## [Dataset]
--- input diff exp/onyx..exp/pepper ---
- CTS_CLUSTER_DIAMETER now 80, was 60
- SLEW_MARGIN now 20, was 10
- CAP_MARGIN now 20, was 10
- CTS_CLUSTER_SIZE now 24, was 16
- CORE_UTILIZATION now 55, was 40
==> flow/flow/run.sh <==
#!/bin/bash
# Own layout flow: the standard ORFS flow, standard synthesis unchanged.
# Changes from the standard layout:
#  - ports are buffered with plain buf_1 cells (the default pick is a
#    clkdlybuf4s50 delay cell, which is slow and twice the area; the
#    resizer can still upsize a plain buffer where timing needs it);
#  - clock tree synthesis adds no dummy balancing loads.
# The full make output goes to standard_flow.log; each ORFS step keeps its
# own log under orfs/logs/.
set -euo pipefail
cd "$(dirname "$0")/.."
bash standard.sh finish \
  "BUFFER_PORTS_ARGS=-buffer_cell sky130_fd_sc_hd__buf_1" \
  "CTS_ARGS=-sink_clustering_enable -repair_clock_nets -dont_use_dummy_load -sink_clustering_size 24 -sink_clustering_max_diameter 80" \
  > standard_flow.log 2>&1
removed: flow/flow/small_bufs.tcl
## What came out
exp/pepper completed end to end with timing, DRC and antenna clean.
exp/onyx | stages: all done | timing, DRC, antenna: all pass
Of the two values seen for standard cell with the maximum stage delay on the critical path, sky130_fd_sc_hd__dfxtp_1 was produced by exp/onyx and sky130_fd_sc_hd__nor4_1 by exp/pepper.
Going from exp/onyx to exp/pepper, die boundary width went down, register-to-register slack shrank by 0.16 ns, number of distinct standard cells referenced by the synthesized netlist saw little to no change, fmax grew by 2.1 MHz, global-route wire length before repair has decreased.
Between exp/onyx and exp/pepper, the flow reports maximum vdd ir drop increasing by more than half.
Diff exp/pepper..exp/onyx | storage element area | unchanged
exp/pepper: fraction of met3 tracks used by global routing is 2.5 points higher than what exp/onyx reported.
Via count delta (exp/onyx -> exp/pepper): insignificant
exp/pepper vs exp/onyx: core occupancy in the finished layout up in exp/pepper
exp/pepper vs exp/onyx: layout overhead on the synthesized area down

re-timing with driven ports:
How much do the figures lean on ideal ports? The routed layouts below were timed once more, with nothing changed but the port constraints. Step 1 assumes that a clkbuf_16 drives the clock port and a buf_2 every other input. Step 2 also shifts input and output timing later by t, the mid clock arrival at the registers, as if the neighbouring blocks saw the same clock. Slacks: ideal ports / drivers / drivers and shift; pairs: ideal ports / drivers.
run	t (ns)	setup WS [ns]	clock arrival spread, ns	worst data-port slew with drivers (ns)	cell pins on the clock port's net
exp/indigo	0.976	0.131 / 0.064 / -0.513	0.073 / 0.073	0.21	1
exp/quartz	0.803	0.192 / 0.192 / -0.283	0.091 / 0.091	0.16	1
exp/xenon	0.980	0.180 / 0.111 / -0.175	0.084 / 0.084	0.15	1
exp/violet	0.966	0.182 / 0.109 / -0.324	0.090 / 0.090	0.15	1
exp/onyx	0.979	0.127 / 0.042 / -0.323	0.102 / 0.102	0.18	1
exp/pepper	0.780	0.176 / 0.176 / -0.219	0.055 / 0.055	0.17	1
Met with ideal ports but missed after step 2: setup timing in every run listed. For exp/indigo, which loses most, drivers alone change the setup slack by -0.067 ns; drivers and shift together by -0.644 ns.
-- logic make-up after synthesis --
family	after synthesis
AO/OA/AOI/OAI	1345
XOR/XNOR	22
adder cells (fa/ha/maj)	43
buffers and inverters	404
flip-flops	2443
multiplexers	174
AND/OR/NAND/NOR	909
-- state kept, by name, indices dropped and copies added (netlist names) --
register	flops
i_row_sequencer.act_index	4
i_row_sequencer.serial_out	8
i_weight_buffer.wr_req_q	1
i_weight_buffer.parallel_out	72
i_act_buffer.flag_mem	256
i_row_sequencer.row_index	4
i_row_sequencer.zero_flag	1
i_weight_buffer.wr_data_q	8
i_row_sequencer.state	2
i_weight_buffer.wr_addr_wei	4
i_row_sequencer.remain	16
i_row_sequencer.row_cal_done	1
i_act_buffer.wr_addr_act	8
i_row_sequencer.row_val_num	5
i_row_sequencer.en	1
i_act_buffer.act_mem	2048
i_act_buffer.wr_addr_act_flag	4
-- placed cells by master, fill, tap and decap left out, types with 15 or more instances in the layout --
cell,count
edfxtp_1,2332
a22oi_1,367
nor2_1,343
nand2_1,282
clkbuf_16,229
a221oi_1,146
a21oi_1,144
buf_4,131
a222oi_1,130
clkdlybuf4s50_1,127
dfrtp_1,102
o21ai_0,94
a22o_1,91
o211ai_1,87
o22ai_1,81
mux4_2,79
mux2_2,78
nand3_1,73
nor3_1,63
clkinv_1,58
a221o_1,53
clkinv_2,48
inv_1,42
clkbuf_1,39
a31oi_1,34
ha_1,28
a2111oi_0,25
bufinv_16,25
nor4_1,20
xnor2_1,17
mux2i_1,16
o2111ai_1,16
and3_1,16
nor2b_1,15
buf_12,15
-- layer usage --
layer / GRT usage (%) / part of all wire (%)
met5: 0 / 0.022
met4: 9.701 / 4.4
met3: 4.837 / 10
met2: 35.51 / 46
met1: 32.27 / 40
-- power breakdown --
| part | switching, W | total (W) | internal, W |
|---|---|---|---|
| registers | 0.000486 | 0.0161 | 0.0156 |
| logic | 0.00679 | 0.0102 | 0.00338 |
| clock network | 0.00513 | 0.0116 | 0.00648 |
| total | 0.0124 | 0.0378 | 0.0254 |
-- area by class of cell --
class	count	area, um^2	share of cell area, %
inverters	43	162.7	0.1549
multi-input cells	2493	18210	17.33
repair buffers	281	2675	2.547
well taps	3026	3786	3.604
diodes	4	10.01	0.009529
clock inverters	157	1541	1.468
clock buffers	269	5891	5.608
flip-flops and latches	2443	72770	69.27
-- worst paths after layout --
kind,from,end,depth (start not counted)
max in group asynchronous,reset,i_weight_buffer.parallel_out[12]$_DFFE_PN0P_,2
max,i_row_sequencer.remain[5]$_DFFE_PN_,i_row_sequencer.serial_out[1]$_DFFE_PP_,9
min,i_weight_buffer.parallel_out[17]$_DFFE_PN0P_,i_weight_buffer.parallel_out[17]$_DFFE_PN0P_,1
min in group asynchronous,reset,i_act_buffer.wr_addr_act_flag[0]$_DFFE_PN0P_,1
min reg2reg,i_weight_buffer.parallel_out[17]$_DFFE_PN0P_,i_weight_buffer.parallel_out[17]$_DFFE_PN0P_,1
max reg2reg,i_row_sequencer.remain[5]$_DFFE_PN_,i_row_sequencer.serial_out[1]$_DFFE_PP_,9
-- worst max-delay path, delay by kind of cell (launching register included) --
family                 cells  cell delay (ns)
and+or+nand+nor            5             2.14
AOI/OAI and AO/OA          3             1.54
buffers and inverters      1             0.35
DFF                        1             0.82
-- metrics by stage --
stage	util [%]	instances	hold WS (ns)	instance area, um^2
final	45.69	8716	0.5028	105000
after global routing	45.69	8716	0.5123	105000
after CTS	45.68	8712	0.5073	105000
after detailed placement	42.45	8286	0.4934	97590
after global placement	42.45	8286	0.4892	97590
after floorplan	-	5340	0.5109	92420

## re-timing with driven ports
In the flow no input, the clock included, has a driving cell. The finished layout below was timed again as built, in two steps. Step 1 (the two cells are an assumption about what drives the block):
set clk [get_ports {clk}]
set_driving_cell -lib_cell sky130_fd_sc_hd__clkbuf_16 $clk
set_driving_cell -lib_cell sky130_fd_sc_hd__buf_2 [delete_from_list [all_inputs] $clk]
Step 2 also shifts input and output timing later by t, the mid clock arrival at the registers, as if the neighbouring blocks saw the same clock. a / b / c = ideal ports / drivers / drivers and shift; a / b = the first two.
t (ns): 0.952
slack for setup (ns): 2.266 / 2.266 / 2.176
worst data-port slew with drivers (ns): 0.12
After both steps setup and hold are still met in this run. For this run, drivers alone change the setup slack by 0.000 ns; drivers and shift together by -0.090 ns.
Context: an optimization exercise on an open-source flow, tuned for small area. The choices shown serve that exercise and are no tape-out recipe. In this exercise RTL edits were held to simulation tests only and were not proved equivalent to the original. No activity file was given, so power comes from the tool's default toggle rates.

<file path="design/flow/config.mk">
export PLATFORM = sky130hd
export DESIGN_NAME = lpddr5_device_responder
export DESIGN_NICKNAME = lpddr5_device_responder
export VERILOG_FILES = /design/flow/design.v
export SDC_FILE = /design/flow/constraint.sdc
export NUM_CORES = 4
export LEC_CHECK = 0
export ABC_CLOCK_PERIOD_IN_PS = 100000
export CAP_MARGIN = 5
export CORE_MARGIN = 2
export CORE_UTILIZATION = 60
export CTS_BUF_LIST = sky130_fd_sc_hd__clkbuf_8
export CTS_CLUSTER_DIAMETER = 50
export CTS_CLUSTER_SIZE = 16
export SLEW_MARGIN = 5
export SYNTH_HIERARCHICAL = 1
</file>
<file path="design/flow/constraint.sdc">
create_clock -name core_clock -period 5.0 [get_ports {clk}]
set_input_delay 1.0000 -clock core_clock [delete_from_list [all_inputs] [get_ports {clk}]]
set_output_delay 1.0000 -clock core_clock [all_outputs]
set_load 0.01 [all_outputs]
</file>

## [Exercise objective]
What is the number of lines in the records that contain the word "instances"? Answer with the number and nothing else.

## [Expected answer]
2